## Exercise objective
Pull every line holding the string "have" from the records below.
....
What follows belongs to an exercise in optimizing a design on an open flow for small area, a short achievable clock period and few clock cycles per item; a production flow would make more cautious choices. RTL that was checked went through simulation tests only; none was proved equivalent to the original. For runs 1 and 2, only the layout was checked, not whether the RTL still works. Power and IR drop assume default switching activity.

==> design/flow/design.v <==
`timescale 1ns / 1ps
package rrts_pkg;
    localparam logic [1:0] ACT_LOAD    = 2'd0;
    localparam logic [1:0] ACT_TICK    = 2'd1;
    localparam logic [1:0] ACT_RESTART = 2'd2;
    localparam logic [15:0] TIME_MAX  = 16'hFFFF;
    localparam logic [7:0]  SLICE_MAX = 8'hFF;
endpackage
`timescale 1ns / 1ps
module rrts_ctrl (
    input  logic i_clk,
    input  logic i_rst_n,
    input  logic i_in_valid,
    output logic o_in_ready,
    output logic o_out_valid,
    input  logic i_out_ready,
    output logic o_acc,
    output logic o_exec,
    output logic o_head_en,
    output logic o_head_from_sk,
    output logic o_sk_en
);
    logic r_ov;
    logic r_sk;
    logic r_irv;
    logic r_rdy;
    logic head_free;
    logic sk_n, irv_n;
    assign head_free      = !r_ov || i_out_ready;
    assign o_acc          = i_in_valid && r_rdy;
    assign o_exec         = r_irv && !r_sk;
    assign o_head_en      = head_free && (r_sk || o_exec);
    assign o_head_from_sk = r_sk;
    assign o_sk_en        = !head_free && o_exec;
    assign o_in_ready     = r_rdy;
    assign o_out_valid    = r_ov;
    assign sk_n  = !head_free && (r_sk || o_exec);
    assign irv_n = o_acc || (r_irv && r_sk);
    always_ff @(posedge i_clk) begin
        if (!i_rst_n) begin
            r_ov  <= 1'b0;
            r_sk  <= 1'b0;
            r_irv <= 1'b0;
            r_rdy <= 1'b1;
        end else begin
            r_ov  <= !head_free || r_sk || o_exec;
            r_sk  <= sk_n;
            r_irv <= irv_n;
            r_rdy <= !irv_n || !sk_n;
        end
    end
endmodule
`timescale 1ns / 1ps
module rrts_dp (
    input  logic        i_clk,
    input  logic        i_rst_n,
    input  logic        i_acc,
    input  logic        i_exec,
    input  logic [1:0]  i_action,
    input  logic [2:0]  i_slot,
    input  logic [7:0]  i_burst,
    input  logic [15:0] i_arrival,
    input  logic [7:0]  i_quantum,
    input  logic [3:0]  i_task_count,
    input  logic        i_head_en,
    input  logic        i_head_from_sk,
    input  logic        i_sk_en,
    output logic [2:0]  o_ran_slot,
    output logic        o_idle,
    output logic        o_completed,
    output logic [15:0] o_ctime,
    output logic        o_all_done
);
    logic [7:0]  r_rem   [0:7];
    logic [7:0]  r_burst [0:7];
    logic [15:0] r_arr   [0:7];
    logic [7:0]  r_ready;
    logic [7:0]  r_nz;
    logic [7:0]  r_bnz;
    logic [7:0]  r_use;
    logic [2:0]  r_ptr;
    logic [2:0]  r_run;
    logic [7:0]  r_slice;
    logic        r_open;
    logic [1:0]  r_action;
    logic [2:0]  r_slot;
    logic        r_due;
    logic [2:0]  r_h_slot;
    logic        r_h_idle;
    logic        r_h_comp;
    logic [15:0] r_h_time;
    logic        r_h_ad;
    logic        r_s_idle;
    logic        r_s_comp;
    logic        r_s_tinc;
    logic        r_s_tzero;
    logic [15:0] cur_time;
    logic        is_load, is_tick, is_rst;
    logic        in_load;
    logic [7:0]  in_slot_oh;
    logic [7:0]  one, cand, run_oh, hi, g_hi, g_all, g, slot_oh, act_m;
    logic [7:0]  nz_next, ptr_oh_nxt;
    logic        cont, have, completed, slice_end;
    logic        ge_c, ge_n;
    logic [2:0]  p, ptr_nxt;
    logic [7:0]  q_eff, qm1, slice_c, slice_inc;
    logic [15:0] time_inc, time_d;
    logic        due_same, due_inc, due_zero, due_d;
    logic        a_empty, a_last, ad_next;
    assign in_load = (i_action == rrts_pkg::ACT_LOAD);
    always_comb begin
        for (int i = 0; i < 8; i++) in_slot_oh[i] = (i_slot == 3'(i));
    end
    assign due_same = (i_arrival <= cur_time);
    assign due_inc  = due_same || (i_arrival == time_inc);
    assign due_zero = (i_arrival == 16'd0);
    always_comb begin
        if (i_exec)              due_d = is_tick ? due_inc : is_rst ? due_zero : due_same;
        else if (i_head_from_sk) due_d = r_s_tinc ? due_inc : r_s_tzero ? due_zero : due_same;
        else                     due_d = due_same;
    end
    always_ff @(posedge i_clk) begin
        if (i_acc) begin
            r_action <= i_action;
            r_slot   <= i_slot;
            r_due    <= due_d;
        end
    end
    always_ff @(posedge i_clk) begin
        for (int i = 0; i < 8; i++) begin
            if (i_acc && in_load && in_slot_oh[i]) begin
                r_burst[i] <= i_burst;
                r_arr[i]   <= i_arrival;
            end
        end
    end
    always_ff @(posedge i_clk) begin
        if (!i_rst_n) begin
            r_bnz <= 8'd0;
        end else begin
            for (int i = 0; i < 8; i++) begin
                if (i_acc && in_load && in_slot_oh[i]) r_bnz[i] <= (i_burst != 8'd0);
            end
        end
    end
    always_ff @(posedge i_clk) begin
        for (int i = 0; i < 8; i++) r_use[i] <= (i_task_count > 4'(i));
    end
    assign is_load = (r_action == rrts_pkg::ACT_LOAD);
    assign is_tick = (r_action == rrts_pkg::ACT_TICK);
    assign is_rst  = (r_action == rrts_pkg::ACT_RESTART);
    always_comb begin
        for (int i = 0; i < 8; i++) begin
            one[i]     = (r_rem[i] == 8'd1);
            run_oh[i]  = (r_run == 3'(i));
            slot_oh[i] = (r_slot == 3'(i));
            hi[i]      = (3'(i) >= r_ptr);
        end
    end
    assign act_m = r_use & r_nz;
    assign cand  = r_ready & act_m;
    assign cont  = r_open && ((run_oh & act_m) != 8'd0);
    always_comb begin
        logic [7:0] m;
        logic       seen_hi, seen_all;
        m        = cand & hi;
        seen_hi  = 1'b0;
        seen_all = 1'b0;
        for (int i = 0; i < 8; i++) begin
            g_hi[i]  = m[i] && !seen_hi;
            g_all[i] = cand[i] && !seen_all;
            seen_hi  = seen_hi || m[i];
            seen_all = seen_all || cand[i];
        end
    end
    assign g    = cont ? run_oh : ((cand & hi) != 8'd0) ? g_hi : g_all;
    assign have = cont || (cand != 8'd0);
    always_comb begin
        p = 3'd0;
        for (int i = 0; i < 8; i++) if (g[i]) p = p | 3'(i);
    end
    assign q_eff     = (i_quantum == 8'd0) ? 8'd1 : i_quantum;
    assign qm1       = q_eff - 8'd1;
    assign slice_c   = (r_slice == rrts_pkg::SLICE_MAX) ? r_slice : r_slice + 8'd1;
    assign ge_c      = (r_slice >= qm1);
    assign ge_n      = (q_eff == 8'd1);
    assign slice_inc = cont ? slice_c : 8'd1;
    assign completed = (g & one) != 8'd0;
    assign slice_end = completed || (cont ? ge_c : ge_n);
    assign ptr_oh_nxt = {g[6:0], 1'b0} & r_use;
    always_comb begin
        ptr_nxt = 3'd0;
        for (int i = 0; i < 8; i++) if (ptr_oh_nxt[i]) ptr_nxt = ptr_nxt | 3'(i);
    end
    assign time_inc = (cur_time == rrts_pkg::TIME_MAX) ? cur_time : cur_time + 16'd1;
    assign time_d   = is_tick ? time_inc : is_rst ? 16'd0 : cur_time;
    assign a_empty = (act_m == 8'd0);
    always_comb begin
        a_last = 1'b0;
        for (int i = 0; i < 8; i++) begin
            if (act_m[i] && one[i] && ((act_m & ~(8'd1 << i)) == 8'd0)) a_last = 1'b1;
        end
    end
    always_comb begin
        if (is_tick)      ad_next = a_empty || (a_last && have);
        else if (is_load) ad_next = ((act_m & ~slot_oh) == 8'd0) && ((r_use & r_bnz & slot_oh) == 8'd0);
        else if (is_rst)  ad_next = ((r_use & r_bnz) == 8'd0);
        else              ad_next = a_empty;
    end
    always_comb begin
        for (int i = 0; i < 8; i++) begin
            if (is_tick)      nz_next[i] = r_nz[i] && !(g[i] && one[i]);
            else if (is_load) nz_next[i] = slot_oh[i] ? r_bnz[i] : r_nz[i];
            else if (is_rst)  nz_next[i] = r_bnz[i];
            else              nz_next[i] = r_nz[i];
        end
    end
    always_ff @(posedge i_clk) begin
        if (i_exec) begin
            for (int i = 0; i < 8; i++) begin
                if ((is_load && slot_oh[i]) || is_rst) r_rem[i] <= r_burst[i];
                else if (is_tick && g[i])              r_rem[i] <= r_rem[i] - 8'd1;
                if (is_load && slot_oh[i])             r_ready[i] <= r_due;
                else if (is_rst)                       r_ready[i] <= (r_arr[i] == 16'd0);
                else if (is_tick && (r_arr[i] == time_inc)) r_ready[i] <= 1'b1;
            end
        end
    end
    always_ff @(posedge i_clk) begin
        if (!i_rst_n) begin
            r_nz    <= 8'd0;
            r_ptr   <= 3'd0;
            r_run   <= 3'd0;
            r_slice <= 8'd0;
            r_open  <= 1'b0;
        end else if (i_exec) begin
            r_nz   <= nz_next;
            if (is_tick) begin
                if (have) begin
                    r_run   <= p;
                    r_slice <= slice_end ? 8'd0 : slice_inc;
                    r_open  <= !slice_end;
                    if (slice_end) r_ptr <= ptr_nxt;
                end else begin
                    r_slice <= 8'd0;
                    r_open  <= 1'b0;
                end
            end else if (is_rst) begin
                r_ptr   <= 3'd0;
                r_run   <= 3'd0;
                r_slice <= 8'd0;
                r_open  <= 1'b0;
            end
        end
    end
    assign cur_time = r_h_time;
    always_ff @(posedge i_clk) begin
        if (!i_rst_n) begin
            r_h_time <= 16'd0;
        end else if (i_head_en) begin
            if (i_head_from_sk) r_h_time <= r_s_tinc ? time_inc : r_s_tzero ? 16'd0 : r_h_time;
            else                r_h_time <= time_d;
        end
    end
    always_ff @(posedge i_clk) begin
        if (i_head_en) begin
            if (i_head_from_sk) begin
                r_h_slot <= r_s_idle ? 3'd0 : r_run;
                r_h_idle <= r_s_idle;
                r_h_comp <= r_s_comp;
                r_h_ad   <= a_empty;
            end else begin
                r_h_slot <= (is_tick && have) ? p : 3'd0;
                r_h_idle <= !(is_tick && have);
                r_h_comp <= is_tick && completed;
                r_h_ad   <= ad_next;
            end
        end
        if (i_sk_en) begin
            r_s_idle  <= !(is_tick && have);
            r_s_comp  <= is_tick && completed;
            r_s_tinc  <= is_tick;
            r_s_tzero <= is_rst;
        end
    end
    assign o_ran_slot  = r_h_slot;
    assign o_idle      = r_h_idle;
    assign o_completed = r_h_comp;
    assign o_ctime     = r_h_time;
    assign o_all_done  = r_h_ad;
endmodule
....
## Exercise output
    logic        cont, have, completed, slice_end;
    assign have = cont || (cand != 8'd0);
        if (is_tick)      ad_next = a_empty || (a_last && have);
                if (have) begin
                r_h_slot <= (is_tick && have) ? p : 3'd0;
                r_h_idle <= !(is_tick && have);
            r_s_idle  <= !(is_tick && have);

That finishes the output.